Maintaining health and wellbeing among the elderly is complex. Yet some aged care facilities, both here and overseas, are choosing to house ex-athletes in a bid to improve residents’ quality of life. In fact, it’s a growing trend. Why is this happening and why should managers consider this idea for their own facility?
These ex-athletes are racing greyhounds that have been lucky enough to survive until retirement and get a new lease of life by way of rescue groups.
And according to staff with a greyhound at their aged care facility, it’s a winner.
Cindy Pitt is director of nursing at Mt Lofty Heights nursing home in Toowoomba, Queensland. She believes greyhound Sammy has a calming influence that has made a marked difference. He wears colourful ties and a coloured vest (in cooler months) which helps with visibility. Pitt says Sammy is a typical greyhound in that he is quite lazy, but loves his daily walk.
Tracy Harvison, manager at Strathglen Uniting AgeWell’s residential facility in Hobart, says animals are part of the care provided. Greyhound Monty lives at Strathglen and interacts with all 45 residents, but gives special attention to people who are unwell, and he even spent four devoted days with a resident whose own dog had died.
Killarney Vale Aged Care Facility on NSW’s Central Coast acquired greyhound Coco nearly six years ago from us at Greyhound Rescue. Coco goes home at night with a carer and spends the day at the facility. Manager Deanna Lomas says Coco has been a success, with no negatives.
A Maitland, NSW, facility head wrote to us recently on the death of greyhound Butch (placed by Greyhound Rescue): “I would like to thank you for the opportunity to have had Butch in our lives as he was a great companion to myself, residents, staff and visitors. He will be sadly missed.”
There are many other examples of this happy marriage. Why? Greyhounds are ideally suited to the communal environment of a nursing home and flourish there because they:
- are a good height to pat without residents having to bend
- love people and want to be with their humans
- get along really well with all sorts of people of all ages
- enjoy having people around all the time
- are not tripping hazards, unlike small dogs.

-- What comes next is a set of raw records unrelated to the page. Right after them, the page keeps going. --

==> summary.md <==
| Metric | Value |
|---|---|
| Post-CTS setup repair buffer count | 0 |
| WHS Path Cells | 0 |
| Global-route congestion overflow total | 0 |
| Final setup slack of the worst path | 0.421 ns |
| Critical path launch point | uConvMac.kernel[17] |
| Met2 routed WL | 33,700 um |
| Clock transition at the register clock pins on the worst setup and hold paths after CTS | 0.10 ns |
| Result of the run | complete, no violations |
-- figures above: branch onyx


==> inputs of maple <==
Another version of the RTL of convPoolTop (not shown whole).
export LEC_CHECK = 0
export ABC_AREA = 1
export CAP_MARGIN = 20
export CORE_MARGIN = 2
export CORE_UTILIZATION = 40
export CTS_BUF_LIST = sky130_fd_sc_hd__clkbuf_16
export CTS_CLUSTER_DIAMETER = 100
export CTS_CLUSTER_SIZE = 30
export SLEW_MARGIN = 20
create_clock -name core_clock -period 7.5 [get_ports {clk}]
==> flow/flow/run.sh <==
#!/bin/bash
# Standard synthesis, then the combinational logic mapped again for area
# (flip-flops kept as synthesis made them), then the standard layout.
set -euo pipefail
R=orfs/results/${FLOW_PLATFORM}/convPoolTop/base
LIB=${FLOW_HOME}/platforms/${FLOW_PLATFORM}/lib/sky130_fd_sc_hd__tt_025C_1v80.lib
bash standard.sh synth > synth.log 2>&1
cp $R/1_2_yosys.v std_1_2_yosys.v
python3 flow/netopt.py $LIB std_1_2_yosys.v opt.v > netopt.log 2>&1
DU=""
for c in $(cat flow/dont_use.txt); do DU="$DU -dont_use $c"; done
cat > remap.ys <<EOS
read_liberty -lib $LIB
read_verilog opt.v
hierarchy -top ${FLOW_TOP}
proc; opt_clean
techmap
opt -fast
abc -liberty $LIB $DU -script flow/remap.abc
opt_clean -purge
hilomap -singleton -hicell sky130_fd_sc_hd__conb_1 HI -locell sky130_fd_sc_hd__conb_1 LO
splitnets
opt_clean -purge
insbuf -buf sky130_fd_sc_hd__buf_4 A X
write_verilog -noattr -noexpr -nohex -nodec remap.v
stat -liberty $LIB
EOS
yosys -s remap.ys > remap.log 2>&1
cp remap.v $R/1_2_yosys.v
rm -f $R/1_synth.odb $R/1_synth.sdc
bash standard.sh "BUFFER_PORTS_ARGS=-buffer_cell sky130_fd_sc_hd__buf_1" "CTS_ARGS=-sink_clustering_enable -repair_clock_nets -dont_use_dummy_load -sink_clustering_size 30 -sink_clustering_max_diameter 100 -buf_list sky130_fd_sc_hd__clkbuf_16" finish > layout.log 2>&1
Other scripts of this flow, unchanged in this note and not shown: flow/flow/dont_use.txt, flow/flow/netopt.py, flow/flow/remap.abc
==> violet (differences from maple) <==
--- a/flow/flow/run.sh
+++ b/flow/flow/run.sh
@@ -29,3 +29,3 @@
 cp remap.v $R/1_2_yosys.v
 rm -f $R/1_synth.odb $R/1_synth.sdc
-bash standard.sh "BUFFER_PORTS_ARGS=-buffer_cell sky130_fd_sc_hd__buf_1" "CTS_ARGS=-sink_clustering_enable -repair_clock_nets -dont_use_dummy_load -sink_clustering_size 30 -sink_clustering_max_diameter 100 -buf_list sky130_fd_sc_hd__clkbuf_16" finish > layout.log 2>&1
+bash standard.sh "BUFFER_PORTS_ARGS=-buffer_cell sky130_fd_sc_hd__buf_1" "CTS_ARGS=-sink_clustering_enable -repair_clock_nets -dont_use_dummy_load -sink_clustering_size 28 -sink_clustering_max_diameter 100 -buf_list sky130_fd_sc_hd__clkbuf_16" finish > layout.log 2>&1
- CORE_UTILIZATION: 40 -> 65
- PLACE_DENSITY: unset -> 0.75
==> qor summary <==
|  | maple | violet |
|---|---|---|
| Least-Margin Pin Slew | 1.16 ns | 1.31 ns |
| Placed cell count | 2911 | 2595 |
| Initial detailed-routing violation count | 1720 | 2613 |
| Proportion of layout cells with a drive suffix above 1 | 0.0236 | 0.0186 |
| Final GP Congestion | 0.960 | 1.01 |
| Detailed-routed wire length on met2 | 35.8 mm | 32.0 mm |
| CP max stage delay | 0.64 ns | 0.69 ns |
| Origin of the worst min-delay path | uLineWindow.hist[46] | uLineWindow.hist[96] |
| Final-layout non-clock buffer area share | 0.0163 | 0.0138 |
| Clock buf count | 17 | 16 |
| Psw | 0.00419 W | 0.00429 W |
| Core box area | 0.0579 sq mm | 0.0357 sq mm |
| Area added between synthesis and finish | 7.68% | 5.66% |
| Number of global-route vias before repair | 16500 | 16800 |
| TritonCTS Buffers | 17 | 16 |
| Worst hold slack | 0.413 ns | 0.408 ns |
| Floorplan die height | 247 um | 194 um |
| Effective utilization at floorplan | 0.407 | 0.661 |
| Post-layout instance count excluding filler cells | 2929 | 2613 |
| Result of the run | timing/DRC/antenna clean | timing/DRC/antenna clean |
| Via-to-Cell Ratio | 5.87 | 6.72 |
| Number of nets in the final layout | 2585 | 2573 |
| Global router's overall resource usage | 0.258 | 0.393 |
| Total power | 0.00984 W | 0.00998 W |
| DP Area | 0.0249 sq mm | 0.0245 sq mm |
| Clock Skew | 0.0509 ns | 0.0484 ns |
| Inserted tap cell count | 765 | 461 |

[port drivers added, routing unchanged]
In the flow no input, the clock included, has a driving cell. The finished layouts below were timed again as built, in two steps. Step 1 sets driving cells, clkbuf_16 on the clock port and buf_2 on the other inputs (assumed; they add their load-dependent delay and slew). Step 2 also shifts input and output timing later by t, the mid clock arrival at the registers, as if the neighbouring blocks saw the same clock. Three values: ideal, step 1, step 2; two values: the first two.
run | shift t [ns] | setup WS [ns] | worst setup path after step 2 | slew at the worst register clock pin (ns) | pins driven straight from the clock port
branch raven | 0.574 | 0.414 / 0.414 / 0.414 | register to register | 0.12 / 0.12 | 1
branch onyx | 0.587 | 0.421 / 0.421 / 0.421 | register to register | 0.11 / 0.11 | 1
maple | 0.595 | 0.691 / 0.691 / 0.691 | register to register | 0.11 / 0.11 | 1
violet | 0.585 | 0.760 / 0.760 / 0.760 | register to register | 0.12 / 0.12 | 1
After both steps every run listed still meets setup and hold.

Greyhound Rescue recommends five key points for re-homing a greyhound within an aged care facility.
- Everyone at the facility must be in favour of adopting a greyhound, including both staff and residents.
- The building and grounds must be secure. If there are automatic opening front doors to the building, a secure front yard is needed. This is because a greyhound can see up to one kilometre away. If they spot something interesting in the distance and get away from their human, catching them is unlikely.
- There should be one person, maybe two, responsible for the greyhound and with whom the greyhound bonds.
- Greyhounds need at least one 20-minute walk daily, but like most dogs would enjoy more.
- There should be a quiet area in each facility where a greyhound can sleep undisturbed. All dogs benefit from a ‘safe zone’ or quiet spot when noisy activities occur.
If you want to re-home a greyhound at your facility, go to www.egreyhound.com.au, or contact one of the greyhound rescue bodies listed at www.animalsaustralia.org. It’s vital that more aged care facilities join with the community and volunteers in providing homes for ex-racers. Greyhounds which are not adopted or kept as pets by their trainers are usually destroyed when their racing days end.
Sadly, this means thousands of dogs die every year in our country. Believe it or not, formal government inquiries have shown that the greyhound is the most widely bred dog in Australia.
While this appalling situation exists, there is no reason Australia can’t become a world leader at placing greyhounds in aged care facilities. There is certainly enough evidence on the web of the positive impact greyhounds make in these places.
And don’t worry about the muzzle that Australia’s old-fashioned laws require greyhounds to wear – they don’t apply at ‘home’, so aren’t needed inside aged care facilities.
The RSPCA says “compulsory greyhound muzzling is contrary to RSPCA policy which states that the use of muzzles should be based on the behaviour of each individual dog”.
So, if you’re looking for new ideas to make your facility even better in 2018, look no further than a pair of big brown eyes at your local greyhound rescue.
You may light up the soul of someone in your care – especially those who are alone and lonely – just like Australian greyhounds.
Janet and Peter Flann are the founders of Greyhound Rescue, which re-homes greyhounds in Sydney, Canberra and the Illawarra region.